Registration Nos.333-180531
333-187368
333-195991
333-204162
UNITED STATES
SECURITIES AND EXCHANGE COMMISSION
WASHINGTON, D.C. 20549
Post-Effective Amendment No. 1
to
FORMS-8
REGISTRATION STATEMENTS
UNDER
THE SECURITIES ACT OF 1933
CafePress Inc.
(Exact name of registrant as specified in its charter)
Delaware | 94-3342816 | |
(State or other jurisdiction of incorporation or organization) | (I.R.S. Employer Identification No.) |
11909 Shelbyville Road Louisville, Kentucky | 40243 | |
(Address of Principal Executive Offices) | (Zip Code) |
Amended and Restated 2012 Stock Incentive Plan
Employee Stock Purchase Plan
2004 Amended and Restated Stock Incentive Plan
1999 Equity Incentive Plan
(Full title of plan)
Ekumene M. Lysonge
Vice President, General Counsel & Secretary
11909 Shelbyville Road
Louisville, Kentucky 40243
(Name and address of agent for service)
(502) 995-2229
(Telephone number, including area code, of agent for service)

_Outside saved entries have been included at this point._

## src/rtl/dma_split_pkg.sv

```systemverilog
package dma_split_pkg;
  localparam int LOG_W   = 4;
  localparam int MIN_LOG = 2;
  localparam int MAX_LOG = 15;

  typedef enum logic [1:0] {
    ST_IDLE  = 2'd0,
    ST_ISSUE = 2'd1,
    ST_WAIT  = 2'd2
  } split_state_t;
endpackage

```

## src/rtl/dma_split_calc.sv

```systemverilog
module dma_split_calc
  import dma_split_pkg::*;
#(
  parameter int CNT_W = 20
) (
  input  logic [CNT_W-1:0] total_bytes,
  input  logic [LOG_W-1:0] burst_log2,
  input  logic [LOG_W-1:0] single_log2,
  output logic [CNT_W-1:0] n_burst,
  output logic [CNT_W-1:0] n_single
);
  localparam logic [LOG_W-1:0] LO = LOG_W'(MIN_LOG);
  localparam logic [LOG_W-1:0] HI = LOG_W'(MAX_LOG);
  localparam logic [CNT_W-1:0] ONE = {{(CNT_W-1){1'b0}}, 1'b1};

  logic [LOG_W-1:0] b_eff, s_eff;
  logic [CNT_W-1:0] b_mask, rem;

  // Out-of-range codes are clamped to the legal 4..32768 byte window.
  always_comb begin
    b_eff = (burst_log2 < LO) ? LO : ((burst_log2 > HI) ? HI : burst_log2);
    s_eff = (single_log2 < LO) ? LO : ((single_log2 > HI) ? HI : single_log2);
    b_mask   = (ONE << b_eff) - ONE;
    rem      = total_bytes & b_mask;
    n_burst  = total_bytes >> b_eff;
    n_single = rem >> s_eff;
  end
endmodule

```

## src/rtl/dma_req_fsm.sv

```systemverilog
module dma_req_fsm
  import dma_split_pkg::*;
#(
  parameter int CNT_W = 20
) (
  input  logic             clk,
  input  logic             rst,
  input  logic             start,
  input  logic             xfer_en,
  input  logic             buf_ready,
  input  logic             ack,
  input  logic [CNT_W-1:0] n_burst,
  input  logic [CNT_W-1:0] n_single,
  output logic             burst_req,
  output logic             single_req,
  output logic             done
);
  localparam logic [CNT_W-1:0] ONE = {{(CNT_W-1){1'b0}}, 1'b1};

  split_state_t     state;
  logic [CNT_W-1:0] bursts_left, singles_left;
  logic             last_one;

  always_comb begin
    if (burst_req) last_one = (bursts_left == ONE) && (singles_left == '0);
    else           last_one = (singles_left == ONE) && (bursts_left == '0);
  end

  always_ff @(posedge clk) begin
    if (rst) begin
      state        <= ST_IDLE;
      bursts_left  <= '0;
      singles_left <= '0;
      burst_req    <= 1'b0;
      single_req   <= 1'b0;
      done         <= 1'b0;
    end else begin
      done <= 1'b0;
      unique case (state)
        ST_IDLE: begin
          if (start && xfer_en) begin
            if (n_burst == '0 && n_single == '0) begin
              done <= 1'b1;
            end else begin
              bursts_left  <= n_burst;
              singles_left <= n_single;
              state        <= ST_ISSUE;
            end
          end
        end
        ST_ISSUE: begin
          if (xfer_en && buf_ready) begin
            if (bursts_left != '0) burst_req  <= 1'b1;
            else                   single_req <= 1'b1;
            state <= ST_WAIT;
          end
        end
        ST_WAIT: begin
          if (ack) begin
            burst_req  <= 1'b0;
            single_req <= 1'b0;
            if (burst_req) bursts_left  <= bursts_left - ONE;
            else           singles_left <= singles_left - ONE;
            if (last_one) begin
              done  <= 1'b1;
              state <= ST_IDLE;
            end else begin
              state <= ST_ISSUE;
            end
          end
        end
        default: state <= ST_IDLE;
      endcase
    end
  end
endmodule

```

## src/rtl/dma_req_splitter.sv

```systemverilog
module dma_req_splitter
  import dma_split_pkg::*;
#(
  parameter int CNT_W = 20
) (
  input  logic             clk,
  input  logic             rst,
  input  logic             start,
  input  logic             xfer_en,
  input  logic [CNT_W-1:0] total_bytes,
  input  logic [LOG_W-1:0] burst_log2,
  input  logic [LOG_W-1:0] single_log2,
  input  logic             buf_ready,
  input  logic             ack,
  output logic             burst_req,
  output logic             single_req,
  output logic             done
);
  logic [CNT_W-1:0] n_burst, n_single;

  dma_split_calc #(.CNT_W(CNT_W)) u_calc (
    .total_bytes (total_bytes),
    .burst_log2  (burst_log2),
    .single_log2 (single_log2),
    .n_burst     (n_burst),
    .n_single    (n_single)
  );

  dma_req_fsm #(.CNT_W(CNT_W)) u_fsm (
    .clk        (clk),
    .rst        (rst),
    .start      (start),
    .xfer_en    (xfer_en),
    .buf_ready  (buf_ready),
    .ack        (ack),
    .n_burst    (n_burst),
    .n_single   (n_single),
    .burst_req  (burst_req),
    .single_req (single_req),
    .done       (done)
  );
endmodule

```

## config.mk

```make
export PLATFORM = sky130hd
export DESIGN_NAME = dma_req_splitter
export DESIGN_NICKNAME = d
export VERILOG_FILES = /design/src/rtl/dma_split_pkg.sv /design/src/rtl/dma_split_calc.sv /design/src/rtl/dma_req_fsm.sv /design/src/rtl/dma_req_splitter.sv
export SDC_FILE = /design/constraint.sdc
export NUM_CORES = 1
export LEC_CHECK = 0
export BUFFER_PORTS_ARGS = -buffer_cell sky130_fd_sc_hd__buf_4
export CORE_AREA = 2 2 156 143
export DETAILED_ROUTE_END_ITERATION = 10
export DIE_AREA = 0 0 158 145
export GPL_ROUTABILITY_DRIVEN = 0
export PLACE_DENSITY = 0.38
export RECOVER_POWER = 100
export SYNTH_ARGS = -nofsm -noshare
export SYNTH_HDL_FRONTEND = slang
export SYNTH_SLANG_ARGS = --single-unit
```

## constraint.sdc

```tcl
create_clock -name clk -period 3 [get_ports clk]
set_clock_uncertainty 0.05 [all_clocks]
set_input_delay 0.15 -clock clk [delete_from_list [all_inputs] [get_ports clk]]
set_output_delay 0.15 -clock clk [all_outputs]
set_load 0.03 [all_outputs]
```

==> results by group <==
Status
  – Outcome: finished clean

Placed design
  – Dpl cell area: about 6300 um2
  – Post-DP HPWL: between 15 and 20 mm
  – Port-buffer cells: 34
  – Post-Place Setup Slack: -0.227 ns

Yosys
  – Complex-gate fraction of the synthesized area: 0.361
  – Syn Area/Cell: 7.16 um2
  – EDFF count, synth: 0
  – Cell taking the most area after synthesis: dfxtp_1
  – Mux cell area share after synthesis: 0.0918
  – Yosys top cell area share: 0.172
  – Post-Syn Area: about 5200 um2
  – Count leader, synth: nor2_1
  – Syn Inst Count: ~730
  – Most used DFF post-synth: dfxtp_1
  – Synthesized flop and latch total: 45
  – Asr flop ratio synth: 0
  – Commonest cells post-synth: 73 x nor2_1, 58 x nand2_1, 53 x a21oi_1, 45 x dfxtp_1, 44 x o21ai_0
  – Synth Warn #: 0
  – Seq/Total Area, Yosys: 0.172
  – Library cells used by synthesis: 84
  – Largest family of logic cells by synthesized area: compound AO/OA/AOI/OAI gates
  – Simple logic cell fraction of the synthesized area: 0.265
  – Area contributors post-synth: dfxtp_1 17%, nor2_1 5.2%, a21oi_1 5.1%
  – Synth Area in Adders: 0.0139
  – Synth Area in XOR/XNOR: 0.0234

Clock network
  – CTS buffer count: 5
  – Clk Latency, worst-skew pair: around 0.3 ns
  – CTS Buffer Depth: 2
  – CTS tree: done
  – Clock sink count: 45
  – Post-CTS Setup Inserts: 0
  – Post-cts resize count: 0
  – Worst-path clk slew: ~0.070 ns
  – Root buf cell: clkbuf_16
  – Hold buffer count at cts: 0
  – H-tree depth: 2

Worst setup path
  – Startpoint Class: input pin
  – Worst setup path category: input pin to register
  – Worst R2R Start: u_fsm.singles_left[10]
  – Critical Path RT: approximately 3.2 ns
  – Critical path startpoint: burst_log2[0]
  – CP Max Fanout: 10
  – CP arrival: 3.02 ns
  – Critical Path Sink Type: register

STA
  – Hold Vio Cnt, Final: 0
  – Fin Hold WS: 0.263 ns
  – Min Tclk post-route: roughly 2.9 ns
  – Setup ws final: 0.142 ns
  – Achievable frequency: between 300 and 400 MHz
  – RSZ-0062 raised after global routing: false
  – # setup viols final: 0
  – Slew @ Worst Pin: 0.737 ns
  – Final Cycle Share: 0.953
  – Final Max Tran Viols: 0
  – Max_slew headroom: 0.509

Global route
  – First-pass GRT wire length: between 30 and 40 mm
  – Total gr overflow: 0
  – Initial antenna violation count: 0
  – GRT Total Usage: 0.179
  – Largest net degree at the start of global routing: 45
  – Vias in the first global route: just under 6000

Floorplanning
  – Standard-cell rows: between 50 and 60
  – IO Pins: 37
  – Total die area: 22900 um2
  – Die height: 145 um
  – Die Span X: around 160 um
  – Core area: approximately 21000 um2
  – Initial Util: 0.246

Final layout
  – Layout fillers: around 2400
  – Nets: about 840
  – Antenna Cells: 0
  – Design area: approximately 6400 um2
  – Util after Layout: 0.302
  – Share of layout cells above drive strength 1: 0.202
  – Layout area overhead: 23.0%

Pwr
  – Pwr Total: 0.00210 W
  – Combinational Power Share: 0.415
  – Clock Power Share: 0.277
  – Sw frac: 0.376
  – Leak: ~2.4 nW
  – Flop pwr share: 0.308
  – VDD IR-drop max: roughly 0.19 mV
  – Psw: 0.000791 W
  – Internal power: between 0.001 and 0.0015 W
  – PD cells: between 300 and 400 nW/um2

Drt
  – Final wirelength: approximately 20 mm
  – ANT nets after route: 0
  – DRC viols: 0
  – Wire per inst: approximately 19 um
  – Vias: a little over 6000
  – Vias per cell: 5.57
  – Pre-antenna DRT Iters: 5
  – Iteration-0 DRC Markers: between 500 and 600

Min path
  – Min-delay src: rst
  – Hold WC Path Type: input pin to register

Flow run
  – Max Cap Violations: 0
## power by group through the flow
stage / logic, W / clock network [W] / registers, W
global placement: 0.000867 / 0 / 0.000659
global route: 0.000954 / 0.000629 / 0.000652
floorplan: 0.000529 / 0 / 0.000654
finish: 0.000873 / 0.000584 / 0.000647
detailed placement: 0.000870 / 0 / 0.000660
CTS: 0.000875 / 0.000605 / 0.000646
## layer usage
layer	vias to the layer above	part of all wire	global-route usage
li1	2927	-	-
met1	2916	0.48	0.258
met2	206	0.46	0.283
met3	23	0.048	0.0233
met4	0	0.017	0.0365
met5	-	0	0
## area by class of cell
| type | instances | area (um2) | area share |
|---|---|---|---|
| Clock inverter | 2 | 13.8 | 0.00214 |
| Inverter | 17 | 63.8 | 0.00991 |
| Tap cell | 291 | 364 | 0.0565 |
| Timing Repair Buffer | 126 | 1000 | 0.155 |
| Clock buffer | 6 | 139 | 0.0216 |
| Sequential cell | 45 | 901 | 0.140 |
| Multi-Input combinational cell | 603 | 3960 | 0.614 |
## sequential cells by signal, indices dropped and copies added, names as in the netlist
register,cells
u_fsm.done,1
u_fsm.single_req,1
u_fsm.burst_req,1
u_fsm.state,2
u_fsm.bursts_left,20
u_fsm.singles_left,20
## metrics by stage
| stage | std cells | TNS [ns] |
|---|---|---|
| after floorplan | 732 | 0 |
| after global placement | 1082 | -4.78 |
| after detailed placement | 1082 | -6.02 |
| after CTS | 1090 | 0 |
| after global routing | 1090 | 0 |
| final | 1090 | 0 |
## critical path, stage by stage
cell,delay (ns)
buf_4,0.14
buf_4,0.17
o311ai_1,0.37
mux2i_1,0.16
a31o_1,0.26
or4_1,0.50
o221ai_1,0.15
nor4b_4,0.36
a31o_4,0.29
clkbuf_1,0.17
a21oi_1,0.09
o31ai_1,0.20
## path summary, 6_finish.rpt
kind	end	slack (ns)	cells after the start
worst max-delay path	u_fsm.bursts_left[0]	0.14	12
worst min-delay path	u_fsm.singles_left[2]	0.26	2
worst max register to register	u_fsm.state[0]	0.22	6
worst min register to register	u_fsm.bursts_left[10]	0.42	2
## logic make-up (layout without fill, tap and decap cells)
logic type / after synthesis / in the layout
simple gates: 275 / 275
other cells: 1 / 2
buf+inv: 84 / 151
compound gates: 268 / 268
flops: 45 / 45
xor+xnor: 14 / 14
fa+ha+maj: 6 / 6
mux: 38 / 38
## cells in the final DEF (no fill, tap or decap), types with 10 or more instances in the layout
| cell type | count |
|---|---|
| nand3_1 | 22 |
| nor2_1 | 73 |
| a31oi_1 | 26 |
| o211ai_1 | 10 |
| nor3_1 | 30 |
| a211oi_1 | 21 |
| dfxtp_1 | 45 |
| mux2_2 | 10 |
| a21oi_1 | 53 |
| mux2i_1 | 21 |
| and3_1 | 12 |
| o21ai_0 | 44 |
| o21a_1 | 14 |
| o31ai_1 | 19 |
| xnor2_1 | 12 |
| buf_4 | 108 |
| inv_1 | 15 |
| nand2b_1 | 15 |
| nand2_1 | 59 |
Power figures use the tool's default switching activity.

Indicate by check mark whether the registrant is a large accelerated filer, an accelerated filer, a non-accelerated filer, smaller reporting company, or an emerging growth company. See the definitions of “large accelerated filer,” “accelerated filer,” “smaller reporting company,” and “emerging growth company” in Rule 12b-2 of the Exchange Act.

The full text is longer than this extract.